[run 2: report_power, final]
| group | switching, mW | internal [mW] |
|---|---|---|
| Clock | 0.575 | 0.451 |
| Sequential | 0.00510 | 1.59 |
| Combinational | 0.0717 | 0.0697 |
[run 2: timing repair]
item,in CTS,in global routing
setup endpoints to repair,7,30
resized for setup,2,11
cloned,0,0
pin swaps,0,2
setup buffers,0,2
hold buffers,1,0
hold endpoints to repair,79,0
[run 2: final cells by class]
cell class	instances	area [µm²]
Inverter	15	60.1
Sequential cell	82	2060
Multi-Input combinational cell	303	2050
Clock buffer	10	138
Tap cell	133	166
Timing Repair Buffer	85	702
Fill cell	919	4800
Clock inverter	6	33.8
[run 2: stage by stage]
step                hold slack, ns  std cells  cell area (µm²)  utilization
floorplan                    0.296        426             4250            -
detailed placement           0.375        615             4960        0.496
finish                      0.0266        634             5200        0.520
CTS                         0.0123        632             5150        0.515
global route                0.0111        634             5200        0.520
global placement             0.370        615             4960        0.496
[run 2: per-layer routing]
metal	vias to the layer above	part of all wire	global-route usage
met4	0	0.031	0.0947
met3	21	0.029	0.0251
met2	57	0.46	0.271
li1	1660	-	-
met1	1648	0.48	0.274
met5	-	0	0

+ + +

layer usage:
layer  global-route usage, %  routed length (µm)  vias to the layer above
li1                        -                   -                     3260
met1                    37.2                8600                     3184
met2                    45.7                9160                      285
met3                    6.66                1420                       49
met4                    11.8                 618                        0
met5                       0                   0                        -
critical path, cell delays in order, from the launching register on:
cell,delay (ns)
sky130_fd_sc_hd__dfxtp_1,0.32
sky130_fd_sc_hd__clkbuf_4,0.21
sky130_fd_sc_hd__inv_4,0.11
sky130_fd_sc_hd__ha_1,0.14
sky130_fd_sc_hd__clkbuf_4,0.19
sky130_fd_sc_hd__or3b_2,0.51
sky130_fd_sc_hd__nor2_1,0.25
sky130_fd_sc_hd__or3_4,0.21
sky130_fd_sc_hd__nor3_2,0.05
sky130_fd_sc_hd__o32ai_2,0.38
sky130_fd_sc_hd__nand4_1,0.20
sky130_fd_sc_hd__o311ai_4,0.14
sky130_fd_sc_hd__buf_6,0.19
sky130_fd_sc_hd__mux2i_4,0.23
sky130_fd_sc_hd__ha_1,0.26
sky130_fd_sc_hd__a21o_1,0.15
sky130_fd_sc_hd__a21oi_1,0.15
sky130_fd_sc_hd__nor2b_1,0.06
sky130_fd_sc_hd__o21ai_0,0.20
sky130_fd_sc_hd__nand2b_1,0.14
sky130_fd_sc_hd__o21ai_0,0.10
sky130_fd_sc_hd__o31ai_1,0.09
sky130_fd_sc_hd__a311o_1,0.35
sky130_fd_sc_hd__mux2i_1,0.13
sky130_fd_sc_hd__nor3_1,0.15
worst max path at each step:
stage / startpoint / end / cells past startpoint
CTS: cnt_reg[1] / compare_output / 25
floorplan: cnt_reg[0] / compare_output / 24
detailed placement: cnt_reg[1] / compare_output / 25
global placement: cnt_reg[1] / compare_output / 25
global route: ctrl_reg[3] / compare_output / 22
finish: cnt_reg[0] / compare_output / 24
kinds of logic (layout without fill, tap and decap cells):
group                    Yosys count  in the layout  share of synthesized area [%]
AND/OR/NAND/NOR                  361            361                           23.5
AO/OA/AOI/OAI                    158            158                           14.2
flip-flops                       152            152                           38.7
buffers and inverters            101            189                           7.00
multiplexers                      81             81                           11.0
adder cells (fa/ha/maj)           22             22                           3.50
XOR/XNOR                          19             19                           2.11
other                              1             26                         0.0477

+ + +

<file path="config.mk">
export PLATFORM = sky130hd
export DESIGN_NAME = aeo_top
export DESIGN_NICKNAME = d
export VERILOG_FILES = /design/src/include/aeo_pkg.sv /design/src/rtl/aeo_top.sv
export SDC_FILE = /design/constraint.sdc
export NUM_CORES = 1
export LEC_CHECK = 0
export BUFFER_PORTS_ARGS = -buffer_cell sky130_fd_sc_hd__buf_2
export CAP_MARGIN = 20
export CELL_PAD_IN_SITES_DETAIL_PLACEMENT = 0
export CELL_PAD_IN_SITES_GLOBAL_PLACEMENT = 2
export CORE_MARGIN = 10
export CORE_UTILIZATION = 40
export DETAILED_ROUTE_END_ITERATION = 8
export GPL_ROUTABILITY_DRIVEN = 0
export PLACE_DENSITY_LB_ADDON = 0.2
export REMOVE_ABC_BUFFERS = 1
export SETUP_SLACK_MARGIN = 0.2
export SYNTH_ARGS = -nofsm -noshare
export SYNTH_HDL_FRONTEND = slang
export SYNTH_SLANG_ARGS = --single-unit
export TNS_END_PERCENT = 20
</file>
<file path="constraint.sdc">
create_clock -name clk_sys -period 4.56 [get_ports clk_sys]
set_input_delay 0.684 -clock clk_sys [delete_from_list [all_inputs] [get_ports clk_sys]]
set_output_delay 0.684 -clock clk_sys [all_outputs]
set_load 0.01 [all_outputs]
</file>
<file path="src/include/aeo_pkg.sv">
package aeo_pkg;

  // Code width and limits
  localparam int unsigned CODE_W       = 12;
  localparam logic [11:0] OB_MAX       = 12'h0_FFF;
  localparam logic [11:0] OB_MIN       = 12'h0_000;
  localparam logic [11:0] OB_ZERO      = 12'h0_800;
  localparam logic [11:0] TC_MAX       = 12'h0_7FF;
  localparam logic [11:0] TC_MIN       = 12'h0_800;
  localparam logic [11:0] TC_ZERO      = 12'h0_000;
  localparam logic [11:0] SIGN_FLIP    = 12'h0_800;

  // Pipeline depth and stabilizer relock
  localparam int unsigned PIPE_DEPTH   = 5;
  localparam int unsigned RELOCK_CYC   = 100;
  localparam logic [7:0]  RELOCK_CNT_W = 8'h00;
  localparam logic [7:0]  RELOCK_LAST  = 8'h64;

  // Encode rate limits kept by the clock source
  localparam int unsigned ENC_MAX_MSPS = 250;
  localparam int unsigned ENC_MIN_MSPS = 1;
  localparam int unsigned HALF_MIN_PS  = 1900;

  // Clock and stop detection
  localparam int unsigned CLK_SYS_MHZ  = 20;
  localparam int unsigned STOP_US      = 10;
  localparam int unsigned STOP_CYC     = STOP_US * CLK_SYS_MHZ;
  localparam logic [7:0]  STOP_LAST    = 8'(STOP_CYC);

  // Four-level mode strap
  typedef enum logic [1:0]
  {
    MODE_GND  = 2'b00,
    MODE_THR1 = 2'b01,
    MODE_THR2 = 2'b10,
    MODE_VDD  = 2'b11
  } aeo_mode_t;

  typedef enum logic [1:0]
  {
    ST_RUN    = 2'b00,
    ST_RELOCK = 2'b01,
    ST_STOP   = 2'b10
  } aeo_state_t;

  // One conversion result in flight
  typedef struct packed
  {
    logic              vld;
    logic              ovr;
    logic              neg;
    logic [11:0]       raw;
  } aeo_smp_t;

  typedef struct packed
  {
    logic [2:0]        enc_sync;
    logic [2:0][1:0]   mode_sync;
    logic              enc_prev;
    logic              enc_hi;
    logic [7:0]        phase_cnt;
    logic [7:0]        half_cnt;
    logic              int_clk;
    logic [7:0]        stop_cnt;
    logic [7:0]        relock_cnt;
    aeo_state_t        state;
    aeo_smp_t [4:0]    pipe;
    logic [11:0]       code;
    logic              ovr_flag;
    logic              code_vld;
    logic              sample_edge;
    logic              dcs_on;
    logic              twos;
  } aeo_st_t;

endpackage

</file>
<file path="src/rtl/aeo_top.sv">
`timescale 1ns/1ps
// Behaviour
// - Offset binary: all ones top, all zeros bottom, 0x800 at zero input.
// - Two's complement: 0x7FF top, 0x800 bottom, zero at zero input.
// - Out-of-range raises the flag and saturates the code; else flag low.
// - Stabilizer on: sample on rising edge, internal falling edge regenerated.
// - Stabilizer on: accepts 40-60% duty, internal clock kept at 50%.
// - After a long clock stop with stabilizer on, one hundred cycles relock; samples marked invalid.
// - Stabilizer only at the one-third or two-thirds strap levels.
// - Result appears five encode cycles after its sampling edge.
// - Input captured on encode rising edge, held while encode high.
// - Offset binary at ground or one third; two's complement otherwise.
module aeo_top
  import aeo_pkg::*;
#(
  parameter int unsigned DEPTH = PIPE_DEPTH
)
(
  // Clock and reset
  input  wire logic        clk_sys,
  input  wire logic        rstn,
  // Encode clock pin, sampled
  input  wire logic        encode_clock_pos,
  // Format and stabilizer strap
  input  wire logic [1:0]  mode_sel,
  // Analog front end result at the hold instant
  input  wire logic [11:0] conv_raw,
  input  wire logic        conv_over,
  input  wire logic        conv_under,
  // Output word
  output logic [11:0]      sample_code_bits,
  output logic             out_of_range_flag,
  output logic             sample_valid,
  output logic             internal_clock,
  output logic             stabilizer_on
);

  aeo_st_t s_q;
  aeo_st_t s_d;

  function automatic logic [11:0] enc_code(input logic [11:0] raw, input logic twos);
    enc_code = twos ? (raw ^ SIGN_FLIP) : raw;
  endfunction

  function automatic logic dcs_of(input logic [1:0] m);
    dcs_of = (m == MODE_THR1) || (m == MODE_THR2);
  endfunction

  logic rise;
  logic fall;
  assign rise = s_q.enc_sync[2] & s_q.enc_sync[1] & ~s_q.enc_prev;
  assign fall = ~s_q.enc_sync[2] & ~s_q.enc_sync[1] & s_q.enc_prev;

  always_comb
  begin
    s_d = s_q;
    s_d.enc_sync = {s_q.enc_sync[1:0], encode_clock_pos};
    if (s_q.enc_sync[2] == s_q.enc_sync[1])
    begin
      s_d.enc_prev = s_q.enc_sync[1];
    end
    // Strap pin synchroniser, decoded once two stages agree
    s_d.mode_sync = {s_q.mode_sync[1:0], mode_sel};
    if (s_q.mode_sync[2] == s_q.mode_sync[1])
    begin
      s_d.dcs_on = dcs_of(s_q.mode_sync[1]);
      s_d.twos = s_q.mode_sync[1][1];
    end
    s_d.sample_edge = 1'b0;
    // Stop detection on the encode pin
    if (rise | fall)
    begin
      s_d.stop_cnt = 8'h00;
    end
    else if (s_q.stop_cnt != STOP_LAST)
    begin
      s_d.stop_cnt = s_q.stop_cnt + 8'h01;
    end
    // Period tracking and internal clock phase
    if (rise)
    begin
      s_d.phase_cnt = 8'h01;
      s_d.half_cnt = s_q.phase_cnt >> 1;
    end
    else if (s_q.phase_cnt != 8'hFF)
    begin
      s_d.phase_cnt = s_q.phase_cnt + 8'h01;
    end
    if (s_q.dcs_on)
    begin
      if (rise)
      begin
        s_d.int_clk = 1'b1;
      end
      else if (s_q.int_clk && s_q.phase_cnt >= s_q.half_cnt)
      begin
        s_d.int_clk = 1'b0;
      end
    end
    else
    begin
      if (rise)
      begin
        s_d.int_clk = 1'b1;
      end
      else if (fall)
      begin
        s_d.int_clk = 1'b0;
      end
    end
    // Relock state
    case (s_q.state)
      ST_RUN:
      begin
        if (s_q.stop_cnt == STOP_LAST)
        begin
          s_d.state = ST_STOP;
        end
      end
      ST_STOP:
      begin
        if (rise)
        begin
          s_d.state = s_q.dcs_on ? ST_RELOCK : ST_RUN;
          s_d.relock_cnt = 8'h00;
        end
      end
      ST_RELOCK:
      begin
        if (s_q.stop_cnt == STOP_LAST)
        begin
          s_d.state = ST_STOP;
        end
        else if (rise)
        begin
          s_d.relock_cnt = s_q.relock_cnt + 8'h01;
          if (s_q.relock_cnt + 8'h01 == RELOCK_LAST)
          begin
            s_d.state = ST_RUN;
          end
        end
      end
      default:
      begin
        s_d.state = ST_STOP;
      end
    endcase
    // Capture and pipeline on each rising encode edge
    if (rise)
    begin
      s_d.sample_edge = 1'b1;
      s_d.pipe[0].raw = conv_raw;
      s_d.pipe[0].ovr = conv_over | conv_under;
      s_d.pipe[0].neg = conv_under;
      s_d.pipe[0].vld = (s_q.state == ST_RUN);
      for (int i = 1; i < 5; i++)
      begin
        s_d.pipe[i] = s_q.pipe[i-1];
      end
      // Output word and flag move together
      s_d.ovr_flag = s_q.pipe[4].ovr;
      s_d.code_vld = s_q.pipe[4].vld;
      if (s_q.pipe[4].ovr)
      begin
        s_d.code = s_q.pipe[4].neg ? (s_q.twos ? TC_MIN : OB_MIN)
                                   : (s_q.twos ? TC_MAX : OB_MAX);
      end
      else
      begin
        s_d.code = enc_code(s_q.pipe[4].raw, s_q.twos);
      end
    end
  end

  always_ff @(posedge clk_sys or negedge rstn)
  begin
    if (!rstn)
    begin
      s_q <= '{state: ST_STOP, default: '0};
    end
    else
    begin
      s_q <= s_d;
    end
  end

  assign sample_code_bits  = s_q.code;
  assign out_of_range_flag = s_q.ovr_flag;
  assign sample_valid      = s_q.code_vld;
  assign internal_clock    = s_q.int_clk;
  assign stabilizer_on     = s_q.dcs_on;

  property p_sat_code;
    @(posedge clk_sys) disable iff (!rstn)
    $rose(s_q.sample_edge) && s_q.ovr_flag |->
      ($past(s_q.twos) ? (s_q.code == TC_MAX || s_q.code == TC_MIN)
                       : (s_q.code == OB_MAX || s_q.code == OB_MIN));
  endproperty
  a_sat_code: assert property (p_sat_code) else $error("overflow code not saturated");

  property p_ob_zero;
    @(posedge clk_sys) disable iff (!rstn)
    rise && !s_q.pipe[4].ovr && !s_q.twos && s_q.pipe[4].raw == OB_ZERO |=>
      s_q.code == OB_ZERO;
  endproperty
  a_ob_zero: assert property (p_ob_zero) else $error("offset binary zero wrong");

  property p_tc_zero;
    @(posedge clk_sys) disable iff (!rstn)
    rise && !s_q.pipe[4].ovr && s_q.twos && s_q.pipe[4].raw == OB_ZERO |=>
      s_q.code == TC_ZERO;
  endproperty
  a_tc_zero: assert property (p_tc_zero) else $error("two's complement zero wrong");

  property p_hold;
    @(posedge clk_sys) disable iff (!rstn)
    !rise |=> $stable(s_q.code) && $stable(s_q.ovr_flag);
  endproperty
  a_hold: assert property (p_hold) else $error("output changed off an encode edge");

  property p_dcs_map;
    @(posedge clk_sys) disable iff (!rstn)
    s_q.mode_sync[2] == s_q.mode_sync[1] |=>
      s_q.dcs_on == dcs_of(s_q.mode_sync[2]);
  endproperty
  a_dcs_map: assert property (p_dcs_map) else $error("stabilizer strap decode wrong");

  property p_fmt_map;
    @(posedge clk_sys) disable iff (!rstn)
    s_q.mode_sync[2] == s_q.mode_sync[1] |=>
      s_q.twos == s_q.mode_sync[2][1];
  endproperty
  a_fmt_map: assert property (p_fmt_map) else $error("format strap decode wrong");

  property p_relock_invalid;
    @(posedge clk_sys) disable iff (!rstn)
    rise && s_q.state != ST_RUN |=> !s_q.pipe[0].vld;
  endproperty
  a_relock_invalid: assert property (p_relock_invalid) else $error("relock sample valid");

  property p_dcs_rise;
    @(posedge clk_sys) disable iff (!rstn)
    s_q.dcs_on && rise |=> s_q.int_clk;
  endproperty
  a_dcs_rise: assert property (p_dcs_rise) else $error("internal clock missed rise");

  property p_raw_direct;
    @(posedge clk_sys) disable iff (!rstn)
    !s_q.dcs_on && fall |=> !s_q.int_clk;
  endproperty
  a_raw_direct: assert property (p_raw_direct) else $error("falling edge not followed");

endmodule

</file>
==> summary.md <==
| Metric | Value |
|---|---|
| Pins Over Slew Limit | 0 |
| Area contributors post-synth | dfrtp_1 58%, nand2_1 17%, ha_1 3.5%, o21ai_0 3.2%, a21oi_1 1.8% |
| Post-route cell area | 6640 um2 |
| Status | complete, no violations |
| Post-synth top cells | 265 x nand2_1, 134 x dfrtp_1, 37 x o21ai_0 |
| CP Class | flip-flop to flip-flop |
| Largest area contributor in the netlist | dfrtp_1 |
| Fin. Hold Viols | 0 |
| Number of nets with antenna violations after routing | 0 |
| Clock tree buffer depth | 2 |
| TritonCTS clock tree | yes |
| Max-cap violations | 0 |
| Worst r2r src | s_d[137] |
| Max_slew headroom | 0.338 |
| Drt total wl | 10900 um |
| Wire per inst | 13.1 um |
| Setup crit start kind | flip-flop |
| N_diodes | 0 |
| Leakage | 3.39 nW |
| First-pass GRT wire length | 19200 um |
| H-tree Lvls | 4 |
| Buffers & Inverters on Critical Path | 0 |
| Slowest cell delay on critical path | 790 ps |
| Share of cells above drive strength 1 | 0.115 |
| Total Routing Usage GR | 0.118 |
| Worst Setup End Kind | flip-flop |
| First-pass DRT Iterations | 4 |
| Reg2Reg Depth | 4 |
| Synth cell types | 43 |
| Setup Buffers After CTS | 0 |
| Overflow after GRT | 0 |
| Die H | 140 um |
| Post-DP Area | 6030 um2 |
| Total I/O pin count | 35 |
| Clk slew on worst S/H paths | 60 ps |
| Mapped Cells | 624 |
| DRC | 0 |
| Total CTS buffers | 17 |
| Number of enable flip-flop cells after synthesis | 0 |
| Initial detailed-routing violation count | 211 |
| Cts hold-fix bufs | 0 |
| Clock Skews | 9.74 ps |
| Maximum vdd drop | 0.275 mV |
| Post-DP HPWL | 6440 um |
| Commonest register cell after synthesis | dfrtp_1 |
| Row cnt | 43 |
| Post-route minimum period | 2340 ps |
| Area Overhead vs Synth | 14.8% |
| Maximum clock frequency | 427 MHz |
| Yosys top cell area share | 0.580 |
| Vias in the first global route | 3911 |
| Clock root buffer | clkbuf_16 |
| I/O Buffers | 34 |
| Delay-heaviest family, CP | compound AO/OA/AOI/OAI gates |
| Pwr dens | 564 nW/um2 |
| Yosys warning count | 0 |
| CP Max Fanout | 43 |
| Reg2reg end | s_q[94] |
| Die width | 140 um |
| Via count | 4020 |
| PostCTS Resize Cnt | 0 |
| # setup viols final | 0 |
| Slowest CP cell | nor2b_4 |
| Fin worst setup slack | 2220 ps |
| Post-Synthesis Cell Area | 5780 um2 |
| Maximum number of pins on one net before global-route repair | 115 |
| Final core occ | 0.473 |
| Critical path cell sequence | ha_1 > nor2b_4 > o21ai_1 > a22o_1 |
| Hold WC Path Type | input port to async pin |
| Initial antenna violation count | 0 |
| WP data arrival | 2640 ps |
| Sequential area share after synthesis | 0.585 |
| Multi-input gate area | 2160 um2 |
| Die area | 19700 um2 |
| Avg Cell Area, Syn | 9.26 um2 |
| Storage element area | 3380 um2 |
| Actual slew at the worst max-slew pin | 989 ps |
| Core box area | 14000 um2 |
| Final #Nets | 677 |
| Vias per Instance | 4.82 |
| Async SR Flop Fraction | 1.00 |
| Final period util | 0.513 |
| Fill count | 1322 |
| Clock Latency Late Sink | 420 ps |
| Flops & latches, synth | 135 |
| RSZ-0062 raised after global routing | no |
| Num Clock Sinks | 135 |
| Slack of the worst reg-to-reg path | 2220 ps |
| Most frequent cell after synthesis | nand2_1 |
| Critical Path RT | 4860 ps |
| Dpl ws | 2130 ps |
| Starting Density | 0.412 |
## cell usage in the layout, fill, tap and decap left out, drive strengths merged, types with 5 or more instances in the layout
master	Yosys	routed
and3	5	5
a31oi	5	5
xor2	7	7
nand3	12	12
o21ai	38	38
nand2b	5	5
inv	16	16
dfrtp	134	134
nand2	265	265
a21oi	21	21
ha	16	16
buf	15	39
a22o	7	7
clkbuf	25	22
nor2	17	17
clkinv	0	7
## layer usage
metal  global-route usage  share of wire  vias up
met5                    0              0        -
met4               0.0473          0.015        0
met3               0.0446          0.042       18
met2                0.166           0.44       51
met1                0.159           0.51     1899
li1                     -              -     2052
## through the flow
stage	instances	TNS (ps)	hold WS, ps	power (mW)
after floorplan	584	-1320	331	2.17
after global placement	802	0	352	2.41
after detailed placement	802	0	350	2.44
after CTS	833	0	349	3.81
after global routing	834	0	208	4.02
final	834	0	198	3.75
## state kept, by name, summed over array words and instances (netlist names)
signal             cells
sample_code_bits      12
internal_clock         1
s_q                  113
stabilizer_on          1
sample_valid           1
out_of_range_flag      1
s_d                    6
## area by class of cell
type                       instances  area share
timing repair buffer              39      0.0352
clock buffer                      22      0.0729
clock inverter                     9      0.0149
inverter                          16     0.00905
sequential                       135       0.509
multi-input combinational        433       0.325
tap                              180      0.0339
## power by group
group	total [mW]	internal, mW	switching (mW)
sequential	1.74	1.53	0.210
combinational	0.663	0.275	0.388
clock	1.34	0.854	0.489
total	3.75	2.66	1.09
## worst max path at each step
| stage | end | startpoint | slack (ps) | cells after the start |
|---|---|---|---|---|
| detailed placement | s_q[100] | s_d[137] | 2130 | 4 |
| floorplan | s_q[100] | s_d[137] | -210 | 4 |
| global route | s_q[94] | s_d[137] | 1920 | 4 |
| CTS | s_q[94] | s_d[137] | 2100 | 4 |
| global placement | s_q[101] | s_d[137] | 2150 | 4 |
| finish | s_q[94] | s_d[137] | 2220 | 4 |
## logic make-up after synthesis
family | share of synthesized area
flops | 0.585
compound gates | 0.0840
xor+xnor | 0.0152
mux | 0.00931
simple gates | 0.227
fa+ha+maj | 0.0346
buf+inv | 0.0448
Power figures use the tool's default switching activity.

+ + +

* [What is expected]: Among the lines of the data, find every one that holds "endpoints" and copy it.

* [Output]:
setup endpoints to repair,7,30
hold endpoints to repair,79,0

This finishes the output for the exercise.